Investors seem to be taking a shotgun approach to finding steals… fax off several lowball offers on various properties all at once. It’s the latest way to find sellers willing to “give away” their properties.

I have no problem with investors making offers, and there are some sellers who are happy to take them. But don’t waste my time so you don’t waste yours!

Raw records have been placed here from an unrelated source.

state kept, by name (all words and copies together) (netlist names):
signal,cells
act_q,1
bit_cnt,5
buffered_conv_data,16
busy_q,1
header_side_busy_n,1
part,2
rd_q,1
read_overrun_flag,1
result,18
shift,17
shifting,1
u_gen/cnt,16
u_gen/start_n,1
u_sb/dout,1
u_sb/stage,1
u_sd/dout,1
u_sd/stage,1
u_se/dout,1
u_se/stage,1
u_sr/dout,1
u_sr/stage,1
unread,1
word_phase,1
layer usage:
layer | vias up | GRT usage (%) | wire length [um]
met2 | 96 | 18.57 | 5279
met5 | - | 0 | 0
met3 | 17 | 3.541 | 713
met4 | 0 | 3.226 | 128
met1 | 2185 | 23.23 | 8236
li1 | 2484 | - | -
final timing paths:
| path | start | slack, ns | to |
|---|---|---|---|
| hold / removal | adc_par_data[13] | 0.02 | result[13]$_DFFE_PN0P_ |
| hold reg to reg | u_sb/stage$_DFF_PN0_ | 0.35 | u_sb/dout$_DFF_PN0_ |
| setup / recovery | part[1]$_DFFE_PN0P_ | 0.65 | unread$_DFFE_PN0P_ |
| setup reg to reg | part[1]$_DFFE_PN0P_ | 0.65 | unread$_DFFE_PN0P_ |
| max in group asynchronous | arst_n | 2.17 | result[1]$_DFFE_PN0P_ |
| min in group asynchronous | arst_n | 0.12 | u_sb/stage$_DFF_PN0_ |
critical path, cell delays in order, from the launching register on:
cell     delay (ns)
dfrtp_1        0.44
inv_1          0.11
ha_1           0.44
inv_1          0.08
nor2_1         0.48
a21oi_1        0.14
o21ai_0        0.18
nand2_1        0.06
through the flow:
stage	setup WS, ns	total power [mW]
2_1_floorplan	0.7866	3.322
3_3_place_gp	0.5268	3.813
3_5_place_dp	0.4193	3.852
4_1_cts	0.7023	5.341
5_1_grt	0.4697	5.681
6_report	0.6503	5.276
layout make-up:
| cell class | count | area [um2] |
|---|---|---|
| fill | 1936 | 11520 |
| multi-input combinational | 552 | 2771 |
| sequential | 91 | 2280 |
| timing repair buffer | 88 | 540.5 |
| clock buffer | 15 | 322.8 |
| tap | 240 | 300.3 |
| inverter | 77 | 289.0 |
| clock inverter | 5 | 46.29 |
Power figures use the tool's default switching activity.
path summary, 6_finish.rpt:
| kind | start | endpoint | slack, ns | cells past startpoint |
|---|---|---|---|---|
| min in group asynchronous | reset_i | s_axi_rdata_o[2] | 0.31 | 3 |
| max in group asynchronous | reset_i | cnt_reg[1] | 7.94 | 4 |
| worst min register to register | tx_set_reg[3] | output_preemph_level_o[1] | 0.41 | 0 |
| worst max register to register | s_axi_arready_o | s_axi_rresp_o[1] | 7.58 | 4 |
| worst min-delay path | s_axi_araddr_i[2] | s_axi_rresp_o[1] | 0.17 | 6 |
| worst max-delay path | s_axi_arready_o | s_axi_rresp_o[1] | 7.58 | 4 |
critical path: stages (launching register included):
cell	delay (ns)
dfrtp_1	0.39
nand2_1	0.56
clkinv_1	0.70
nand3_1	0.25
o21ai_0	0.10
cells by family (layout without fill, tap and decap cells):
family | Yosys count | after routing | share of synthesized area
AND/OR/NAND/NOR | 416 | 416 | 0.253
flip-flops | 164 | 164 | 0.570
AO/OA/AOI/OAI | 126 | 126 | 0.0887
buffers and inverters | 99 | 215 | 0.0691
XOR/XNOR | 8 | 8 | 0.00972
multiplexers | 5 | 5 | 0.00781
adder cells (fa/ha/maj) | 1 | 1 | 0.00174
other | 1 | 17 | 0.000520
==> src/common/iol_pkg.sv <==
// constants and types for the io-link port validation and backup block
// assumes a 50 mhz system clock and one port per instance
package iol_pkg;
	// validation level codes
	localparam logic [1:0] LVL_NONE = 2'h0;
	localparam logic [1:0] LVL_V10 = 2'h1;
	localparam logic [1:0] LVL_V11 = 2'h2;
	localparam logic [1:0] LVL_V11_BR = 2'h3;
	localparam logic [1:0] LVL_RESET = LVL_NONE;
	// cycle selection codes, 0 is fastest possible
	localparam logic [3:0] CYC_FAST = 4'h0;
	localparam logic [3:0] CYC_1P6 = 4'h1;
	localparam logic [3:0] CYC_3P2 = 4'h2;
	localparam logic [3:0] CYC_4P8 = 4'h3;
	localparam logic [3:0] CYC_8 = 4'h4;
	localparam logic [3:0] CYC_20P8 = 4'h5;
	localparam logic [3:0] CYC_40 = 4'h6;
	localparam logic [3:0] CYC_80 = 4'h7;
	localparam logic [3:0] CYC_120 = 4'h8;
	localparam logic [3:0] CYC_RESET = CYC_FAST;
	// cycle periods in units of 100 us
	localparam logic [11:0] PER_1P6 = 12'h010;
	localparam logic [11:0] PER_3P2 = 12'h020;
	localparam logic [11:0] PER_4P8 = 12'h030;
	localparam logic [11:0] PER_8 = 12'h050;
	localparam logic [11:0] PER_20P8 = 12'h0d0;
	localparam logic [11:0] PER_40 = 12'h190;
	localparam logic [11:0] PER_80 = 12'h320;
	localparam logic [11:0] PER_120 = 12'h4b0;
	// shortest period the master itself supports
	localparam logic [11:0] PER_MASTER_MIN = PER_1P6;
	// identifier reset values
	localparam logic [15:0] VID_RESET = 16'h0000;
	localparam logic [15:0] DID_RESET = 16'h0000;
	// store command that raises the device upload request
	localparam logic [15:0] STORE_INDEX = 16'h0002;
	localparam logic [7:0] STORE_SUBINDEX = 8'h00;
	localparam logic [7:0] STORE_VALUE = 8'h05;
	// port sequencing states
	typedef enum logic [2:0] {
		ST_IDLE,
		ST_CHECK,
		ST_DECIDE,
		ST_BACKUP,
		ST_RESTORE,
		ST_OPERATE,
		ST_MISMATCH
	} state_type;
endpackage : iol_pkg

==> src/verilog/id_check.sv <==
// one identifier comparison for the port validation block
// assumes expected and reported values are stable while compared
`timescale 1ns/1ns
`default_nettype none
module id_check
#(
	parameter int WIDTH = 16 // identifier width
)
(
	input wire logic enable_in, // compare only when high
	input wire logic [WIDTH-1:0] expected_in, // configured value
	input wire logic [WIDTH-1:0] reported_in, // value from device
	output logic match_out // high when equal or not checked
);
	// a disabled check passes, so the caller needs no extra gating
	always_comb
	begin
		match_out = !enable_in || (expected_in == reported_in);
	end
endmodule : id_check
`default_nettype wire

==> src/verilog/iol_port_validation_backup.sv <==
// per-port validation, backup/restore decision and cycle selection
// assumes same-clock device inputs and an engine doing the transfers
`timescale 1ns/1ns
`default_nettype none
// Notes on behaviour
// RQ1: four validation levels selectable per port
// RQ2: no-check level skips ids, backup, restore
// RQ3: v1.1 levels compare vendor and device ids
// RQ4: backup or restore only after type check passes
// RQ5: no valid stored set means upload parameters
// RQ6: store command sets upload flag, triggers backup
// RQ7: on attach, restore differing set unless locked
// RQ8: restore only with existing, suitable stored set
// RQ9: backup versus restore choice by data states
// RQ10: device raises upload flag after block writes
// RQ11: fastest option uses device period, master bounded
// RQ12: fixed periods 1.6 to 120 ms applied
// RQ13: vendor and device ids configurable, default zero
// RQ14: reset gives no check and fastest period
// RQ15: settings only act in manual port mode
// RQ16: id failure withholds data, flags mismatch
module iol_port_validation_backup
	import iol_pkg::*;
(
	input wire logic clk_in, // 50 mhz system clock
	input wire logic rst_n_in, // async reset, active low
	input wire logic clk_en_in, // freezes all state when low
	input wire logic manual_mode_in, // 1 manual, 0 autostart
	input wire logic cfg_load_in, // pulse, latch settings below
	input wire logic [1:0] level_cfg_in, // validation level
	input wire logic [3:0] cycle_cfg_in, // cycle selection
	input wire logic [15:0] vendor_cfg_in, // expected vendor id
	input wire logic [15:0] device_cfg_in, // expected device id
	input wire logic store_clear_in, // pulse, discard stored set
	input wire logic dev_attach_in, // pulse, new device seen
	input wire logic dev_detach_in, // pulse, device lost
	input wire logic [15:0] dev_vendor_in, // reported vendor id
	input wire logic [15:0] dev_device_in, // reported device id
	input wire logic [11:0] dev_min_cycle_in, // device min period
	input wire logic dev_data_valid_in, // device set valid
	input wire logic upload_request_flag_in, // device flag
	input wire logic dev_locked_in, // device storage locked
	input wire logic params_equal_in, // stored equals device
	input wire logic xfer_done_in, // pulse, transfer finished
	input wire logic cmd_write_in, // pulse, acyclic write
	input wire logic [15:0] cmd_index_in, // write index
	input wire logic [7:0] cmd_subindex_in, // write subindex
	input wire logic [7:0] cmd_value_in, // write value
	output logic param_store_command_out, // pulse, set flag
	output logic backup_start_out, // pulse, begin upload
	output logic restore_start_out, // pulse, begin download
	output logic busy_out, // transfer in progress
	output logic pd_enable_out, // process data allowed
	output logic mismatch_out, // identifier mismatch
	output logic stored_valid_out, // stored set present
	output logic [11:0] cycle_period_out // period, 100 us units
);
	// latched configuration
	logic [1:0] level_q, level_d; // selected level
	logic [3:0] cycle_q, cycle_d; // selected cycle option
	logic [15:0] vid_q, vid_d; // expected vendor id
	logic [15:0] did_q, did_d; // expected device id
	// stored parameter set bookkeeping
	logic stored_q, stored_d; // stored set valid
	logic [15:0] svid_q, svid_d; // vendor id of stored set
	logic [15:0] sdid_q, sdid_d; // device id of stored set
	// sequencing
	state_type state_q, state_d; // port state
	logic bstart_q, bstart_d; // backup start pulse
	logic rstart_q, rstart_d; // restore start pulse
	logic cmd_q, cmd_d; // store command pulse
	logic [11:0] per_q, per_d; // applied period
	// derived terms
	logic [1:0] eff_level; // level in force
	logic id_on; // identifiers checked
	logic vid_ok, did_ok; // vendor and device ids match
	logic suits; // stored set suits device
	logic [11:0] fast_per; // fastest usable period
	// autostart forces no check, whatever was configured
	// RQ15 manual mode gate
	assign eff_level = manual_mode_in ? level_q : LVL_NONE;
	// RQ3 v1.1 id check
	assign id_on = (eff_level == LVL_V11) || (eff_level == LVL_V11_BR);
	assign suits = (svid_q == dev_vendor_in) && (sdid_q == dev_device_in);
	// RQ11 bounded fastest
	assign fast_per = (dev_min_cycle_in > PER_MASTER_MIN) ?
		dev_min_cycle_in : PER_MASTER_MIN;
	// vendor identifier comparison
	id_check #(.WIDTH(16)) u_vid_check (
		.enable_in(id_on),
		.expected_in(vid_q),
		.reported_in(dev_vendor_in),
		.match_out(vid_ok)
	);
	// device identifier comparison
	id_check #(.WIDTH(16)) u_did_check (
		.enable_in(id_on),
		.expected_in(did_q),
		.reported_in(dev_device_in),
		.match_out(did_ok)
	);
	// configuration latch and period selection
	always_comb
	begin
		level_d = level_q;
		cycle_d = cycle_q;
		vid_d = vid_q;
		did_d = did_q;
		// RQ1 level latch
		if (cfg_load_in)
		begin
			level_d = level_cfg_in;
			cycle_d = cycle_cfg_in;
			// RQ13 id settings
			vid_d = vendor_cfg_in;
			did_d = device_cfg_in;
		end
		// RQ12 fixed periods
		unique case (manual_mode_in ? cycle_q : CYC_FAST)
			CYC_1P6: per_d = PER_1P6;
			CYC_3P2: per_d = PER_3P2;
			CYC_4P8: per_d = PER_4P8;
			CYC_8: per_d = PER_8;
			CYC_20P8: per_d = PER_20P8;
			CYC_40: per_d = PER_40;
			CYC_80: per_d = PER_80;
			CYC_120: per_d = PER_120;
			// unknown codes fall back to fastest
			default: per_d = fast_per;
		endcase
	end
	// store command decode, independent of port state
	// RQ6 store command decode
	always_comb
		cmd_d = cmd_write_in && (cmd_index_in == STORE_INDEX) &&
			(cmd_subindex_in == STORE_SUBINDEX) &&
			(cmd_value_in == STORE_VALUE);
	// port sequencing and stored set bookkeeping
	always_comb
	begin
		state_d = state_q;
		stored_d = stored_q;
		svid_d = svid_q;
		sdid_d = sdid_q;
		bstart_d = 1'b0;
		rstart_d = 1'b0;
		unique case (state_q)
			ST_IDLE:
				if (dev_attach_in)
					state_d = ST_CHECK;
			ST_CHECK:
				// RQ16 mismatch holds data
				if (!(vid_ok && did_ok))
					state_d = ST_MISMATCH;
				// RQ4 transfer after check
				else if (eff_level == LVL_V11_BR)
					state_d = ST_DECIDE;
				// RQ2 no backup level, no transfer
				else
					state_d = ST_OPERATE;
			ST_DECIDE:
				// RQ9 RQ5 backup when none stored
				if ((!stored_q && dev_data_valid_in) ||
					upload_request_flag_in)
				begin
					bstart_d = 1'b1;
					state_d = ST_BACKUP;
				end
				// RQ7 RQ8 restore suitable differing set
				else if (stored_q && suits && !params_equal_in &&
					!dev_locked_in)
				begin
					rstart_d = 1'b1;
					state_d = ST_RESTORE;
				end
				else
					state_d = ST_OPERATE;
			ST_BACKUP:
				if (xfer_done_in)
				begin
					stored_d = 1'b1;
					svid_d = dev_vendor_in;
					sdid_d = dev_device_in;
					state_d = ST_OPERATE;
				end
			ST_RESTORE:
				if (xfer_done_in)
					state_d = ST_OPERATE;
			ST_OPERATE:
				// RQ6 flag seen, upload again
				if (eff_level == LVL_V11_BR && upload_request_flag_in)
				begin
					bstart_d = 1'b1;
					state_d = ST_BACKUP;
				end
			ST_MISMATCH:
				// stays until the device goes away
				state_d = ST_MISMATCH;
		endcase
		// a clear during a backup loses to the backup's completion
		if (store_clear_in && !(state_q == ST_BACKUP && xfer_done_in))
			stored_d = 1'b0;
		// detach aborts any sequence, even a transfer in flight
		if (dev_detach_in)
		begin
			state_d = ST_IDLE;
			bstart_d = 1'b0;
			rstart_d = 1'b0;
		end
	end
	// all registers, frozen while the clock enable is low
	always_ff @(posedge clk_in or negedge rst_n_in)
	begin
		if (!rst_n_in)
		begin
			// RQ14 reset defaults
			level_q <= LVL_RESET;
			cycle_q <= CYC_RESET;
			vid_q <= VID_RESET;
			did_q <= DID_RESET;
			stored_q <= 1'b0;
			svid_q <= VID_RESET;
			sdid_q <= DID_RESET;
			state_q <= ST_IDLE;
			bstart_q <= 1'b0;
			rstart_q <= 1'b0;
			cmd_q <= 1'b0;
			per_q <= PER_MASTER_MIN;
		end
		else if (clk_en_in)
		begin
			level_q <= level_d;
			cycle_q <= cycle_d;
			vid_q <= vid_d;
			did_q <= did_d;
			stored_q <= stored_d;
			svid_q <= svid_d;
			sdid_q <= sdid_d;
			state_q <= state_d;
			bstart_q <= bstart_d;
			rstart_q <= rstart_d;
			cmd_q <= cmd_d;
			per_q <= per_d;
		end
	end
	// outputs straight from flip-flops or state decode
	assign param_store_command_out = cmd_q;
	assign backup_start_out = bstart_q;
	assign restore_start_out = rstart_q;
	assign busy_out = (state_q == ST_BACKUP) || (state_q == ST_RESTORE);
	assign pd_enable_out = (state_q == ST_OPERATE);
	assign mismatch_out = (state_q == ST_MISMATCH);
	assign stored_valid_out = stored_q;
	assign cycle_period_out = per_q;
	a_mismatch_blocks_pd: assert property (@(posedge clk_in) // RQ16
		disable iff (!rst_n_in) mismatch_out |-> !pd_enable_out)
		else $error("process data enabled during mismatch");
	a_idfail_to_mismatch: assert property (@(posedge clk_in) // RQ3
		disable iff (!rst_n_in)
		(clk_en_in && state_q == ST_CHECK && !vid_ok && !dev_detach_in)
		|=> mismatch_out)
		else $error("id failure did not raise mismatch");
	a_none_no_backup: assert property (@(posedge clk_in) // RQ2
		disable iff (!rst_n_in)
		(eff_level == LVL_NONE && state_q == ST_CHECK)
		|=> !busy_out ##1 !busy_out)
		else $error("transfer started at no-check level");
	a_start_needs_check: assert property (@(posedge clk_in) // RQ4
		disable iff (!rst_n_in)
		$rose(backup_start_out) || $rose(restore_start_out)
		|-> $past(state_q) == ST_DECIDE || $past(state_q) == ST_OPERATE)
		else $error("transfer started without type check");
	a_empty_store_backup: assert property (@(posedge clk_in) // RQ5
		disable iff (!rst_n_in)
		(clk_en_in && state_q == ST_DECIDE && !stored_q &&
		dev_data_valid_in && !dev_detach_in)
		|=> backup_start_out && busy_out)
		else $error("empty store did not trigger backup");
	a_store_cmd_pulse: assert property (@(posedge clk_in) // RQ6
		disable iff (!rst_n_in)
		(clk_en_in && cmd_write_in && cmd_index_in == STORE_INDEX &&
		cmd_subindex_in == STORE_SUBINDEX &&
		cmd_value_in == STORE_VALUE) |=> param_store_command_out)
		else $error("store command not forwarded");
	a_locked_no_restore: assert property (@(posedge clk_in) // RQ7
		disable iff (!rst_n_in)
		(state_q == ST_DECIDE && dev_locked_in) |=> !restore_start_out)
		else $error("restore despite locked storage");
	a_restore_needs_set: assert property (@(posedge clk_in) // RQ8
		disable iff (!rst_n_in)
		restore_start_out |-> $past(stored_q) && $past(suits))
		else $error("restore without suitable stored set");
	a_fixed_period: assert property (@(posedge clk_in) // RQ12
		disable iff (!rst_n_in)
		(clk_en_in && manual_mode_in && cycle_q == CYC_120)
		|=> cycle_period_out == PER_120)
		else $error("fixed period not applied");
	a_fast_bounded: assert property (@(posedge clk_in) // RQ11
		disable iff (!rst_n_in)
		cycle_period_out >= PER_MASTER_MIN)
		else $error("period below master minimum");
endmodule : iol_port_validation_backup
`default_nettype wire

I’m talking about the way these offers are made. Top investor offer problems that bug me and my sellers:

  1. Fax after hours on a Friday to the office fax, and don’t call the agent to check on the fax for days. You think we have an assistant at the office 24/7 monitoring the fax machine? I much prefer when agents call first, so I can give them my home fax number.
  2. Make no deposit. It’s “upon acceptance”. Great, so we can accept the offer and you back out with no skin in the game? That’s not how we do things for “normal” buyers so what makes the investor special?
  3. Leave out all the addenda. Lack of a Lead Paint Rider is a problem for me… I can’t allow my seller to accept anything until I have it and the buyer’s acknowledgment of seller disclosures.
  4. Provide a contact number that gets me to a voice mailbox that’s full. Yup, you faxed off 20 offers and left town for the weekend…
  5. Don’t go in the property, save that for the AS-IS inspection period… when the investor will suddenly realize the kitchen needs another $10k of work. I don’t like to take my listings off the market for this.
  6. Leave half the contract blank, and use one that’s several years out of date. Technical problems mean my seller can’t accept it. “Owner of record” and no legal description? Please fill in all the blanks!
  7. Make it assignable. So you don’t really want to buy it, you want to flip it to someone while we wait or back out if you can’t? Please find that person first, and have them submit the offer to us!
  8. Corporate buyers and scribbled signatures. So we don’t know who the authorized company representative is? Please type the president’s name below the line.
  9. Forgetting to date the contract. OK, now it looks like the agent got a blank, signed contract from an investor last month, and is filling in the blanks afterwards…
  10. And the worst? Adding a batch of onerous clauses in an addendum. Like “buyer chooses title company, seller pays for it, and if the deal doesn’t close, seller pays the costs anyway.” That’s just one… I’ve seen others. I’m glad you have a cranky attorney but my seller won’t accept that. Use the standard contract please.